The invasion and the metastasis of cancer cells is a multi-step process that is caused by the complex interaction of various factors. In this study, 23 clinicopathologic and molecular factors were compared through network analyses. We were able to find 2 closely linked islands with different invasiveness characteristics. Thus, we could determine the correlation of various critical factors influencing the survival and the recurrence patterns of patients with colorectal cancer. The first pathway included the activation of various growth factors that could induce fibroblast maturation and increase tumor stiffness, leading to lymphatic invasion and vascular invasion, precipitating lymph node metastasis. In the second pathway, weak EGFR expression predominated in immature fibroblasts and a loose fibrous stroma could be formed, leading to infiltrating tumor growth and tumor budding.
This research has several limitations. Clinical data from a small number of patients in a single institution will have a statistically low power and require careful interpretation, so a larger scale study is needed. Moreover, the maturation and the activation of fibroblasts cannot be completely determined by using morphological evaluations. We used the criteria of Ueno et al. [
3] for defining positive desmoplastic reactions and CAFs. Maturity evaluation using CAF shape and size has been applied in several previous pathologic research efforts. Typically, a fibroblast has a lanceolate form, but a myofibroblast, which is activated in the fibrosis process and is expressed by molecular markers such as smooth muscle actin (SMA), tends to become larger and plump. Based on the coincidence of cellular morphology and expression of molecular markers, Ueno et al. [
3] were able to assess the activity of CAF easily through H&E staining, and several important studies have demonstrated its value as an independent prognostic factor for patients with colorectal cancer. In addition, Dvorak [
19] evaluated the maturity of desmoplastic reactions by applying pathological features such as abnormal wound healing, including keloid reactions and excessive fibrous deposition to the tumor microenvironment. However, cytomorphologic properties based on this H&E staining have limited ability to assess CAF activation adequately. Thus, molecular studies are needed to reveal the mechanisms of fibroblast activation that affect cancer-cell invasion pathways.

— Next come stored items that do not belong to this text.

This design comes from an exercise in tuning for small area, a short achievable clock period and few clock cycles per item on the open sky130 flow, not from production work. The RTL was checked by simulation tests, not by an equivalence proof against the original design. The clock port is modelled as an ideal driver; clocking choices that lean on that would not hold on a real chip.

==> run a: inputs <==
==> flow/design.v (excerpt) <==
module ntt_processer (
    input clk,
    input rst,
    input start,
    input [1:0] mode,  
    input is_add_or_sub,
    input [9:0] ram_r_start_offset_A,
    input [9:0] ram_r_start_offset_B,
    input [9:0] ram_w_start_offset,
    input [95:0] ram_rdata,
    output last_cycle,
    output ram_wen,
    output [9:0] ram_raddr,
    output [9:0] ram_waddr,
    output [95:0] ram_wdata,
    output NTT_finish
);
export LEC_CHECK = 0
export CAP_MARGIN = 30
export CORE_MARGIN = 2
export CORE_UTILIZATION = 40
export PLACE_DENSITY = 0.6
export SLEW_MARGIN = 30
create_clock -name core_clock -period 13.0 [get_ports {clk}]
standard.sh (not shown) runs the stock make flow with config.mk's settings and CLKGATE_MAP_FILE= SYNTH_SCRIPT=/design/flow/synth_recipe.tcl, a recipe that flattens the netlist after the stock synthesis.
==> flow/flow/run.sh <==
#!/bin/bash
# Layout flow: the standard ORFS flow (standard.sh), with one extra step
# after clock tree synthesis (flow/post_cts.tcl, run through ORFS's
# POST_CTS_TCL hook) that repairs setup timing against a tighter target than
# the clock period, so that the achieved period shrinks.  Constraints and
# clock period are unchanged.  Each tool's output is logged in this folder.
set -euo pipefail
export POST_CTS_TCL="$PWD/flow/post_cts.tcl"
bash standard.sh > standard.log 2>&1
==> flow/flow/post_cts.tcl <==
# Sourced by ORFS cts.tcl (POST_CTS_TCL) after its own timing repair.
# Repair setup timing as if the required slack were 9 ns of the 13 ns period
# (a ~4 ns target): sizes up gates, buffers and swaps pins; the design's
# logic and registers are unchanged.
puts "post_cts: extra setup repair"
report_worst_slack -max
report_design_area
repair_timing -setup -setup_margin 9 -repair_tns 100 -skip_gate_cloning
set result [catch { detailed_placement } msg]
if { $result != 0 } {
  error "post_cts: detailed placement failed: $msg"
}
check_placement -verbose
estimate_parasitics -placement
report_worst_slack -max
report_design_area
==> inputs of run b, as changes to run a <==
--- a/flow/design.v
+++ b/flow/design.v
@@ -234,12 +234,13 @@
 modhalf H0 (.x(tw_r0), .h(tw0h));
 modhalf H1 (.x(tw_r1), .h(tw1h));
 wire [47:0] sum_w, dif_w, redb_w, uh_w;
 reg  [47:0] BA, BB;
 reg  [47:0] x1, y1, u1, u2, u3, u3b;
 reg  [71:0] pl, ph;
+reg  [3:0]  n2;
 reg  [59:0] sa3, ca3, s3b;
 reg  [23:0] r01;
 genvar k;
 generate
 for (k = 0; k < 4; k = k + 1) begin : U
     wire [11:0] ak  = a_r[12*k +: 12];
@@ -270,19 +271,23 @@
     end
     always @(posedge clk) begin
         x1[12*k +: 12] <= x1n;
         y1[12*k +: 12] <= y1n;
         u1[12*k +: 12] <= u1n;
     end
+    wire [17:0] pln, phn;
+    wire        n2n;
+    booth_mul M (.x(x1[12*k +: 12]), .y(y1[12*k +: 12]), .pl(pln), .ph(phn), .n2(n2n));
     always @(posedge clk) begin
-        pl[18*k +: 18] <= x1[12*k +: 12] * y1[12*k +: 6];
-        ph[18*k +: 18] <= x1[12*k +: 12] * y1[12*k+6 +: 6];
+        pl[18*k +: 18] <= pln;
+        ph[18*k +: 18] <= phn;
+        n2[k]          <= n2n;
         u2[12*k +: 12] <= u1[12*k +: 12];
     end
     wire [14:0] sa, ca;
-    reduce_a RA_ (.pl(pl[18*k +: 18]), .ph(ph[18*k +: 18]), .sa(sa), .ca(ca));
+    reduce_a RA_ (.pl(pl[18*k +: 18]), .ph(ph[18*k +: 18]), .n2(n2[k]), .sa(sa), .ca(ca));
     always @(posedge clk) begin
         sa3[15*k +: 15] <= sa;
         ca3[15*k +: 15] <= ca;
         u3[12*k +: 12]  <= u2[12*k +: 12];
     end
     always @(posedge clk) begin
@@ -407,37 +412,77 @@
 );
 wire [13:0] z  = {2'b0, r3} - {2'b0, r1} - {2'b0, r2};
 wire [13:0] z1 = z + 14'd3329;
 wire [13:0] z2 = z + 14'd6658;
 assign c = !z[13] ? z[11:0] : (!z1[13] ? z1[11:0] : z2[11:0]);
 endmodule
-module reduce_a (input [17:0] pl, input [17:0] ph, output [14:0] sa, output [14:0] ca);
+module booth_mul (
+    input  [11:0] x,
+    input  [11:0] y,
+    output [17:0] pl,
+    output [17:0] ph,
+    output        n2
+);
+wire [12:0] ye = {y, 1'b0};
+wire [5:0]  neg;
+wire [17:0] row [0:5];
+genvar i;
+generate
+for (i = 0; i < 6; i = i + 1) begin : D
+    wire b2 = ye[2*i+2];
+    wire b1 = ye[2*i+1];
+    wire b0 = ye[2*i];
+    wire one = b1 ^ b0;
+    wire two = (b2 & ~b1 & ~b0) | (~b2 & b1 & b0);
+    assign neg[i] = b2 & ~(b1 & b0);
+    wire [12:0] m = one ? {1'b0, x} : two ? {x, 1'b0} : 13'd0;
+    assign row[i] = neg[i] ? ~{5'd0, m} : {5'd0, m};
+end
+endgenerate
+wire [17:0] la = row[0];
+wire [17:0] lb = {row[1][15:0], 1'b0, neg[0]};
+wire [17:0] lc = {row[2][13:0], 1'b0, neg[1], 2'b00};
+wire [17:0] ls = la ^ lb ^ lc;
+wire [17:0] lk = {(la[16:0] & lb[16:0]) | (la[16:0] & lc[16:0]) | (lb[16:0] & lc[16:0]), 1'b0};
+assign pl = ls + lk;
+wire [17:0] ha = row[3];
+wire [17:0] hb = {row[4][15:0], 1'b0, neg[3]};
+wire [17:0] hc = {row[5][13:0], 1'b0, neg[4], 2'b00};
+wire [17:0] hd = {(y[11] ? {x} : 12'd0), 1'b0, neg[5], 4'b0000};
+wire [17:0] hs1 = ha ^ hb ^ hc;
+wire [17:0] hk1 = {(ha[16:0] & hb[16:0]) | (ha[16:0] & hc[16:0]) | (hb[16:0] & hc[16:0]), 1'b0};
+wire [17:0] hs2 = hs1 ^ hk1 ^ hd;
+wire [17:0] hk2 = {(hs1[16:0] & hk1[16:0]) | (hs1[16:0] & hd[16:0]) | (hk1[16:0] & hd[16:0]), 1'b0};
+assign ph = hs2 + hk2;
+assign n2 = neg[2];
+endmodule
+module reduce_a (input [17:0] pl, input [17:0] ph, input n2, output [14:0] sa, output [14:0] ca);
 wire [11:0] t6;
-wire [63:0] t6_c0 = 64'hb4b5a5ad2d696b4a;
+wire [63:0] t6_c0 = 64'h5a52d2962d696b4a;
 assign t6[0] = t6_c0[pl[17:12]];
-wire [63:0] t6_c1 = 64'h926c93649b24d926;
+wire [63:0] t6_c1 = 64'hc93649b29b24d926;
 assign t6[1] = t6_c1[pl[17:12]];
-wire [63:0] t6_c2 = 64'h71e38f1c78e3c71e;
+wire [63:0] t6_c2 = 64'h38f1c78e78e3c71e;
 assign t6[2] = t6_c2[pl[17:12]];
-wire [63:0] t6_c3 = 64'h0fe07f03f81fc0fe;
+wire [63:0] t6_c3 = 64'h07f03f81f81fc0fe;
 assign t6[3] = t6_c3[pl[17:12]];
-wire [63:0] t6_c4 = 64'hffe000fff8003ffe;
+wire [63:0] t6_c4 = 64'h000fff80f8003ffe;
 assign t6[4] = t6_c4[pl[17:12]];
-wire [63:0] t6_c5 = 64'hffe0000007fffffe;
+wire [63:0] t6_c5 = 64'h0000007f07fffffe;
 assign t6[5] = t6_c5[pl[17:12]];
-wire [63:0] t6_c6 = 64'h001ffffffffffffe;
+wire [63:0] t6_c6 = 64'h00000000fffffffe;
 assign t6[6] = t6_c6[pl[17:12]];
-wire [63:0] t6_c7 = 64'hfffffffffffffffe;
+wire [63:0] t6_c7 = 64'h00000000fffffffe;
 assign t6[7] = t6_c7[pl[17:12]];
-wire [63:0] t6_c8 = 64'h4b4a5a52d29694b4;
+wire [63:0] t6_c8 = 64'h5a52d296d29694b4;
 assign t6[8] = t6_c8[pl[17:12]];
-wire [63:0] t6_c9 = 64'hd926c93649b24d92;
+wire [63:0] t6_c9 = 64'hc93649b249b24d92;
 assign t6[9] = t6_c9[pl[17:12]];
-wire [63:0] t6_c10 = 64'h8c5462a31518a8c4;
+wire [63:0] t6_c10 = 64'h62a315181518a8c4;
 assign t6[10] = t6_c10[pl[17:12]];
-wire [63:0] t6_c11 = 64'h11988cc466233118;
+wire [63:0] t6_c11 = 64'h8cc4662366233118;
 assign t6[11] = t6_c11[pl[17:12]];
 wire [11:0] t12;
 wire [15:0] t12_c0 = 16'h6b4a;
 assign t12[0] = t12_c0[ph[9:6]];
 wire [15:0] t12_c1 = 16'hd926;
 assign t12[1] = t12_c1[ph[9:6]];
@@ -509,13 +554,13 @@
 assign t20[9] = t20_c9[ph[17:14]];
 wire [15:0] t20_c10 = 16'h001e;
 assign t20[10] = t20_c10[ph[17:14]];
 wire [15:0] t20_c11 = 16'hfffe;
 assign t20[11] = t20_c11[ph[17:14]];
 wire [14:0] o0 = {3'd0, pl[11:0]};
-wire [14:0] o1 = {3'd0, ph[5:0], 6'd0};
+wire [14:0] o1 = {3'd0, ph[5:0], 1'b0, n2, 4'd0};
 wire [14:0] o2 = {3'd0, t6};
 wire [14:0] o3 = {3'd0, t12};
 wire [14:0] o4 = {3'd0, t16};
 wire [14:0] o5 = {3'd0, t20};
 wire [14:0] s1 = o0 ^ o1 ^ o2;
 wire [14:0] c1 = {(o0[13:0] & o1[13:0]) | (o0[13:0] & o2[13:0]) | (o1[13:0] & o2[13:0]), 1'b0};
==> inputs of run c, as changes to run a <==
==> flow/run.sh (new file) <==
#!/bin/bash
# synth_recipe.tcl (not shown) runs the flow's synth.tcl, then flattens the netlist and writes it again
# the make line also repeats each setting of config.mk as NAME=value (left out here)
make -C /OpenROAD-flow-scripts/flow DESIGN_CONFIG=/design/flow/config.mk WORK_HOME=/design/flow/orfs CLKGATE_MAP_FILE= SYNTH_SCRIPT=/design/flow/synth_recipe.tcl finish
removed: flow/flow/run.sh
removed: flow/flow/post_cts.tcl
removed: flow/standard.sh
==> run summary <==
                                                                                      run c                       run b                     run a
Share of synthesized registers carrying an async set or reset                       0.00872                     0.00870                   0.00872
Core area                                                                         0.243 mm2                   0.236 mm2                 0.243 mm2
Final-layout non-clock buffer area share                                             0.0276                      0.0413                    0.0300
Arrival time at the worst endpoint                                                  5.52 ns                     4.87 ns                   4.82 ns
Fraction of synthesized cell area taken by the top area cell type                     0.279                       0.286                     0.279
Cell at the slowest stage of the critical path                     sky130_fd_sc_hd__mux2i_1  sky130_fd_sc_hd__a2111oi_1  sky130_fd_sc_hd__mux2i_2
Seq cells                                                                              1376                        1380                      1376
Synthesized instance count                                                            11100                       11000                     11100
Total nets after synthesis                                                            12600                       12300                     12600
Total Routed Length                                                               316000 um                   317000 um                 319000 um
# placed instances                                                                    14000                       13900                     14000
Starting density of the core                                                          0.401                       0.403                     0.401
Worst hold start                                                             u1[11]$_DFF_P_              u3[15]$_DFF_P_            u1[11]$_DFF_P_
Run status                                                                   finished clean              finished clean            finished clean
Pre-CTS setup slack                                                                 8.24 ns                     7.57 ns                   8.24 ns
Testbench counts of run a, summed over its fixed seeds: cycles 31,576, ops 192.
Testbench counts of run b, summed over its fixed seeds: cycles 31,576, ops 192.
Testbench counts of run c, summed over its fixed seeds: cycles 31,576, ops 192.

-- separate check: timing with driven ports --
Ports are ideal in the flow. The routed layouts listed here were re-timed in OpenROAD. Step 1 sets driving cells, clkbuf_16 on the clock port and buf_2 on the other inputs (assumed; they add their load-dependent delay and slew). Step 2 adds t to the input delays and takes it off the output delays; t is the mean of the earliest and latest rising clock arrival at the registers after step 1. Input paths then give back, and output paths get back, about the clock's delay inside the block. a / b / c = no drivers / after step 1 / after step 2; a / b = the first two.
run	t (ns)	slack for setup (ns)	clock arrival spread, ns	worst register clock-pin slew, ns	pins driven straight from the clock port
run a	0.903	8.825 / 8.752 / 8.294	0.051 / 0.051	0.07 / 0.07	1
run b	0.906	8.773 / 8.773 / 8.274	0.062 / 0.063	0.07 / 0.07	1
run c	0.904	8.120 / 8.120 / 8.120	0.052 / 0.052	0.07 / 0.07	1
After both steps every run listed still meets setup and hold. The setup slack of run a, which loses most, moves by -0.073 ns with the drivers and by -0.531 ns with both steps.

Recently, fibrosis of submucosal cancers has been reported to be an important predictor of poor prognosis in patients with early colorectal cancer undergoing endoscopic mucosal resection [
25]. Therefore, the expectation is that the prognosis for patients with early colorectal cancer can be predicted by using the characteristics of the tumor’s microenvironment, and various studies are underway to develop an anti-CAF agent as a noble anticancer strategy. Therefore, molecular biologic parameters related to CAF activation are expected to be useful for clinical indications and for increasing the efficacy of new targeted therapies
In conclusion, the maturity of CAFs and desmoplastic reactions were associated with tumor infiltrating growth pattern and cancer invasion, such as lymphatic invasion and tumor budding. However, in this study, the cytomorphological characteristics of CAFs and desmoplastic reactions in H&E stained tissues were insufficient for them to be used as independent prognostic factors for patients with colorectal cancer patients. Therefore, in the future, elaborate molecular biology research and large-scale clinical studies will be needed to apply the characteristics of CAFs to precision medicine and targeted therapy.